Cohors secunda Gallorum veterana equitata ("2nd part-mounted veteran Cohort of Gauls") was a mixed infantry and cavalry regiment of the Auxilia corps of the Imperial Roman army. It was stationed, in the 2nd and 3rd centuries, in a fort near Hadrian's Wall in Britain.

== Foundation ==

The regiment was probably constituted under Augustus, the founder of the Roman Empire (r. 30 BC - AD 14). It was originally recruited from natives of Gallia Lugdunensis (northern/central France).

== Structure ==

The regiment was 600 men strong, of which 480 were infantry (divided into 6 centuriae of 80 men each); and 120 cavalry (4 turmae of 30 horse each).

== Garrisons ==

The unit is first attested in the datable epigraphic record in AD 99 in Moesia Inferior (N. Bulgaria) It was briefly stationed in Mauretania Caesariensis (N Algeria), where it is attested for 107. From not later than 122 until its last known attestation of 244-9, it was in Britannia, and thus saw the building of Hadrian's Wall (122-32).

In Britannia, the regiment garrisoned, from not later than 178 until at least 244, the fort at Old Penrith (Cumbria), near the Wall. The regiment's last extant inscription dates from 244/9.

== Campaigns ==

=== Trajan's Dacian Wars (101-6) ===

Given the regiment's station on the lower Danube in AD 99, scholars consider it highly likely that it participated in the Conquest of Dacia by the emperor Trajan (r. 98-117). This was effected by two campaigns (101-2 and 105-6).

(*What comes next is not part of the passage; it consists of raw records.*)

[src/rtl/hex_display_scanner.sv]
// Time-multiplexes a hex value onto one digit slot at a time, with a
// double-buffered display register committed only at frame boundaries.
// Latency: outputs are registered and show the current slot one cycle later.
// Backpressure: none; loads are accepted every cycle, and the last load before a commit wins.
module hex_display_scanner #(
  parameter int NUM_DIGITS        = 8,
  parameter int REFRESH_DIV       = 50000,
  parameter int ENABLE_ACTIVE_LOW = 1
) (
  input  logic                      clk,
  input  logic                      rst,
  input  logic                      load,
  input  logic [4*NUM_DIGITS-1:0]   value,
  input  logic                      blank_leading,
  output logic [3:0]                nibble,
  output logic [NUM_DIGITS-1:0]     digit_en,
  output logic                      blank,
  output logic                      update_pending,
  output logic                      frame_done
);

  localparam int DW = (REFRESH_DIV > 1) ? $clog2(REFRESH_DIV) : 1;
  localparam int IW = $clog2(NUM_DIGITS);
  localparam int VW = 4 * NUM_DIGITS;
  localparam logic [DW-1:0] DIV_MAX = DW'(REFRESH_DIV - 1);
  localparam logic [IW-1:0] IDX_MAX = IW'(NUM_DIGITS - 1);
  // Pattern that lights nothing at the configured polarity.
  localparam logic [NUM_DIGITS-1:0] EN_IDLE = (ENABLE_ACTIVE_LOW != 0) ? '1 : '0;

  logic [DW-1:0]         div_cnt;
  logic [IW-1:0]         digit_idx;
  logic [VW-1:0]         shadow_reg;
  logic [VW-1:0]         disp_reg;
  logic                  pending;

  logic                  tick;
  logic                  frame_end;
  logic [NUM_DIGITS:0]   zero_from;
  logic [VW-1:0]         disp_shifted;
  logic [3:0]            slot_nibble;
  logic                  slot_blank;
  logic [NUM_DIGITS-1:0] en_active;
  logic [NUM_DIGITS-1:0] en_next;

  assign tick      = (div_cnt == DIV_MAX);
  assign frame_end = tick && (digit_idx == IDX_MAX);

  // Dwell counter and scan position; the slot advances once per dwell period.
  always_ff @(posedge clk) begin
    if (rst) begin
      div_cnt   <= '0;
      digit_idx <= '0;
    end else if (tick) begin
      div_cnt   <= '0;
      digit_idx <= (digit_idx == IDX_MAX) ? '0 : digit_idx + 1'b1;
    end else begin
      div_cnt   <= div_cnt + 1'b1;
    end
  end

  // Double buffer: loads land in the shadow and move to the display only at a
  // frame boundary; a load on the boundary itself goes straight to the display.
  always_ff @(posedge clk) begin
    if (rst) begin
      shadow_reg <= '0;
      disp_reg   <= '0;
      pending    <= 1'b0;
    end else if (frame_end) begin
      if (load) begin
        shadow_reg <= value;
        disp_reg   <= value;
      end else if (pending) begin
        disp_reg   <= shadow_reg;
      end
      pending <= 1'b0;
    end else if (load) begin
      shadow_reg <= value;
      pending    <= 1'b1;
    end
  end

  // Slot decode: zero_from[i] is set when nibbles i and above are all zero,
  // which is what makes digit i a leading zero.
  always_comb begin
    zero_from             = '0;
    zero_from[NUM_DIGITS] = 1'b1;
    for (int i = NUM_DIGITS - 1; i >= 0; i--) begin
      zero_from[i] = zero_from[i+1] && (disp_reg[4*i +: 4] == 4'h0);
    end
    disp_shifted = disp_reg >> (4 * int'(digit_idx));
    slot_nibble  = disp_shifted[3:0];
    slot_blank   = blank_leading && (digit_idx != '0) && zero_from[digit_idx];
    en_active    = slot_blank ? '0 : (NUM_DIGITS'(1) << digit_idx);
    en_next      = (ENABLE_ACTIVE_LOW != 0) ? ~en_active : en_active;
  end

  // Registered outputs: the slot decode and the boundary flag are each delayed one cycle.
  always_ff @(posedge clk) begin
    if (rst) begin
      nibble         <= 4'h0;
      digit_en       <= EN_IDLE;
      blank          <= 1'b1;
      update_pending <= 1'b0;
      frame_done     <= 1'b0;
    end else begin
      nibble         <= slot_nibble;
      digit_en       <= en_next;
      blank          <= slot_blank;
      update_pending <= pending;
      frame_done     <= frame_end;
    end
  end

endmodule

[config.mk]
export PLATFORM = sky130hd
export DESIGN_NAME = hex_display_scanner
export DESIGN_NICKNAME = d
export VERILOG_FILES = /design/src/rtl/hex_display_scanner.sv
export SDC_FILE = /design/constraint.sdc
export NUM_CORES = 1
export LEC_CHECK = 0
export ABC_AREA = 0
export BUFFER_PORTS_ARGS = -buffer_cell sky130_fd_sc_hd__clkbuf_2
export CAP_MARGIN = 25
export CORE_ASPECT_RATIO = 0.7
export CORE_MARGIN = 2
export CORE_UTILIZATION = 50
export DETAILED_ROUTE_END_ITERATION = 8
export PLACE_DENSITY_LB_ADDON = 0.15
export SYNTH_ARGS = -nofsm -noshare
export SYNTH_HDL_FRONTEND = slang
export SYNTH_SLANG_ARGS = --single-unit
[constraint.sdc]
create_clock -name clk -period 4.5 [get_ports clk]
set_input_delay 0.675 -clock clk [delete_from_list [all_inputs] [get_ports clk]]
set_output_delay 0.675 -clock clk [all_outputs]
set_load 0.01 [all_outputs]
==> metrics.cfg <==
[pwr]
vdd_drop_max_mv = 0.2981
power.total_uw = 1737
leakage_uw = 0.001786
powerDensity_nw_per_um2 = 372.6

[floorplanning]
die_w_um = 112.0
core_area_sq_um = 7905
die_h_um = 79.58
rows = 27
initial_core_util = 0.5161
die-area_sq_um = 8911
io_pins = 51

[placed_design]
gp_congestion = 0.8839
portBuffers = 50
hpwl_um = 6045

[setup_path]
start_kind = flop
cp.arrival_ns = 2.92
end_kind = flop
worst-r2r-cell-count = 8
critPathMaxFanout = 40
critPathKind = reg -> reg
crit_required_ns = 4.71

[global_route]
grt_max_degree = 55
grt_use_total = 0.2083
overflow = 0
antenna_found_initial = 0
grt_pass1_vias = 2805
grt_pass1_wl_um = 14480

[sta]
finalHoldWorstSlack_ns = 0.4732
setup_violations = 0
period_needed_ns = 2.707
maxSlewViolCount = 0
fin_crit_sh = 0.6016
tns_ns = 0
max_freq_ghz = 0.3694
hold_viol_final = 0
relSlewSlack = 0.5656
max_slew.worst_pin.slew_ns = 0.6457
rsz0062_at_grt = false
fin_skew_ns = 0.005005

[drt]
wl_per_cell_um = 16.12
ant_nets = 0
wirelength_um = 8622
vias_per_cell = 5.632
vias = 3013
drc = 0
first_iter_violations = 155
firstDrtPassIters = 4

[clock_tree]
clk_latency_ns = 0.34
cts_resized = 0
cts.sinks = 99
htree_levels = 3
clk_pin_slew_ns = 0.06
numCtsBuffers = 9
cts_hold_buf = 0
cts_tree = built
postCtsSetupBuffers = 0
cts_buffer_depth = 2
root_buffer = clkbuf_16

[yosys]
synth_seq_cells = 99
syn_area_per_cell_sq_um = 10.41
synth_cells = 392
synth_area_sq_um = 4080
synth_nets = 435
yosysSeqAreaShare = 0.4857
synth_warnings = 0
synth_cell_type_count = 40

[layout]
nFillCells = 699
syn2layout_area_growth_pct = 14.26
layout_common_cells = dfxtp_1 (99), nor2_1 (57), clkbuf_2 (49)
drive_above_1_share = 0.2373
mostFrequentLayoutCell = dfxtp_1
nets = 474
diodes = 0

[worst_hold_path]
hold_class = reg -> reg
min_path_cells = 2

[job]
maxCapViolCount = 0

[status]
outcome = completed

[through the flow]
step                      area (sq um)    util  std cells  setup WS (ns)
final                             4662  0.5897        535          1.793
after detailed placement          4332  0.5480        519          1.327
after floorplan                   4080       -        392          2.613
after CTS                         4614  0.5837        533          1.340
after global routing              4662  0.5897        535          1.661
after global placement            4332  0.5480        519          1.481
[worst max-delay path: stages, from the launching register on]
cell and delay, ns:
dfxtp_1 0.39, ha_1 0.20, nand3_1 0.30, nor4_4 0.35
buf_4 0.40, and2_1 0.38, buf_16 0.20, buf_4 0.24
a211oi_2 0.09
[cells in the mapped netlist (all sizes together)]
master,n,area [sq um]
a211o,1,8.760
a211oi,34,355.3
a21oi,38,190.2
a41oi,1,8.760
and2,1,6.260
and4,3,26.28
buf,19,130.1
clkbuf,11,42.54
dfxtp,99,1982
ha,7,87.58
inv,4,15.01
mux2i,34,340.3
mux4,8,180.2
nand2,15,56.30
nand2b,1,6.260
nand3,8,40.04
nand4,7,43.79
nor2,57,214.0
nor2b,4,25.02
nor3,3,15.01
nor4,8,65.06
o2111ai,1,8.760
o211ai,2,15.01
o21a,1,7.510
o21ai,3,15.01
o21bai,1,7.510
o31ai,1,7.510
o41ai,1,8.760
or2,1,6.260
or4,2,15.01
or4b,1,13.76
or4bb,2,22.52
xnor2,7,61.31
xor2,6,52.55
[report_power, final]
part,switching (uW),leakage (uW),internal (uW),total [uW]
Clock,307,0.000141,438,744
Combinational,52.7,0.000839,35.1,87.8
Sequential,7.52,0.000806,897,905
Total,367,0.00179,1370,1740
[layout make-up]
type	count	area, sq um	area share
inverters	4	15.01	0.003221
multi-input cells	259	1913	0.4104
repair buffers	58	342.8	0.07354
well taps	101	126.4	0.02711
clock inverters	3	40.04	0.008588
clock buffers	11	242.7	0.05207
flip-flops and latches	99	1982	0.4251
[routing by layer]
| layer | part of all wire | wire, um | track usage | up-vias |
|---|---|---|---|---|
| li1 | - | - | - | 1487 |
| met3 | 0.087 | 751 | 0.07062 | 10 |
| met2 | 0.38 | 3317 | 0.2794 | 104 |
| met5 | 0 | 0 | 0 | - |
| met4 | 0.011 | 99 | 0.06341 | 0 |
| met1 | 0.52 | 4454 | 0.3123 | 1412 |
[cells by family after synthesis]
kind of cell             Yosys count  synth area share
AND/OR/NAND/NOR                  113            0.1362
flip-flops                        99            0.4857
AO/OA/AOI/OAI                     84            0.1552
multiplexers                      42            0.1276
buffers and inverters             34           0.04599
XOR/XNOR                          13           0.02791
adder cells (fa/ha/maj)            7           0.02146
[path summary, 6_finish.rpt]
path | startpoint | end | slack, ns
hold reg to reg | div_cnt[15] | div_cnt[15] | 0.47
setup / recovery | div_cnt[0] | disp_reg[15] | 1.79
setup reg to reg | div_cnt[0] | disp_reg[15] | 1.79
hold / removal | div_cnt[15] | div_cnt[15] | 0.47
Power figures use the tool's default switching activity.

=== Campaigns in Britain (122-248) ===

In view of its size and long-term stationing on the northern British frontier, facing the unconquered Caledonia (Scotland), the regiment almost certainly participated in all the major campaigns recorded in this turbulent region, including:
- 139-42: Antoninus Pius (r. 138-61) launches an aggressive strategy to re-occupy the Scottish Lowlands, as far as the Forth-Clyde line, which had been abandoned under the emperor Trajan (r. 98-117). Governor Quintus Lollius Urbicus leads the campaign. Coins record victory in 142/3 over the Caledonian tribes of the region, especially the Selgovae. The campaign is followed by the construction of the Antonine Wall.
- 154-8: Serious disturbances break out in northern Britain, probably centred on a revolt by the Brigantes, most of whom reside south of Hadrian's Wall. The Romans are forced to withdraw troops from the Antonine Wall to suppress the revolt. This war probably leads to the decision to abandon the Antonine Wall by 162.
- 181-5: The Caledonian tribes overrun Hadrian's Wall. The emperor Commodus (r. 180-92) rushes reinforcements under Lucius Ulpius Marcellus to repel the invasion. In 184, Commodus assumes the title Britannicus to celebrate victory.
- 196-7: The governor of Britain, Decimus Clodius Albinus, launches a bid to seize imperial power. He leads the British army to Gaul to challenge the Danubian army under emperor Lucius Septimius Severus (r. 193-211). Frere argues that Albinus would probably have needed to take virtually every single Roman soldier from Britain for his campaign (his army reportedly numbered 150,000, but this is probably an exaggeration, as the entire army in Britain at this time probably totalled c. 50,000. Also, Albinus failed to win the support of the Rhine army). Albinus and his army were defeated in a hard-fought battle at Lugdunum (Lyon) and Albinus executed.
- 208-11: Emperor Septimius Severus launches a massive campaign to conquer the whole of Caledonia, similar to that of governor Gnaeus Julius Agricola in 77-85, over a century earlier. However, from the evidence of Severan-era marching-camps along the east coast of Scotland, it does not appear that Severus' army advanced as far as north as Agricola's, which had reached Inverness. Severus' gains were abandoned by his son and successor Caracalla (r. 211-8).

== Honours ==

The regiment was accorded two honorific titles:
- veterana ("veteran"), which appears on a number of military diplomas dated AD 178. The reason for this unusual title is unclear. Holder argues that it reflects the fact that, in 178, the unit was the senior infantry unit in Britannia province.
- Severiana Alexandriana. This title was conferred by the emperor Severus Alexander (r. 223-35), presumably for valour in the field and/or loyalty to the emperor.

== Religious cults ==

Votive altars dedicated by the regiment's commanders reflect the official cults of the Roman army. Of 4 such found, 2 are dedicated to Jupiter, the highest Roman god. Of these one was co-dedicated to the genius ("Spirit") of the emperor Philip the Arab (r. 244-9). 1 altar each was dedicated to Minerva and to Mars, the Roman god of war. However, Mars is accorded the epithet Belatucadrus, thus co-honouring a local deity, the Celtic god Belatucadros.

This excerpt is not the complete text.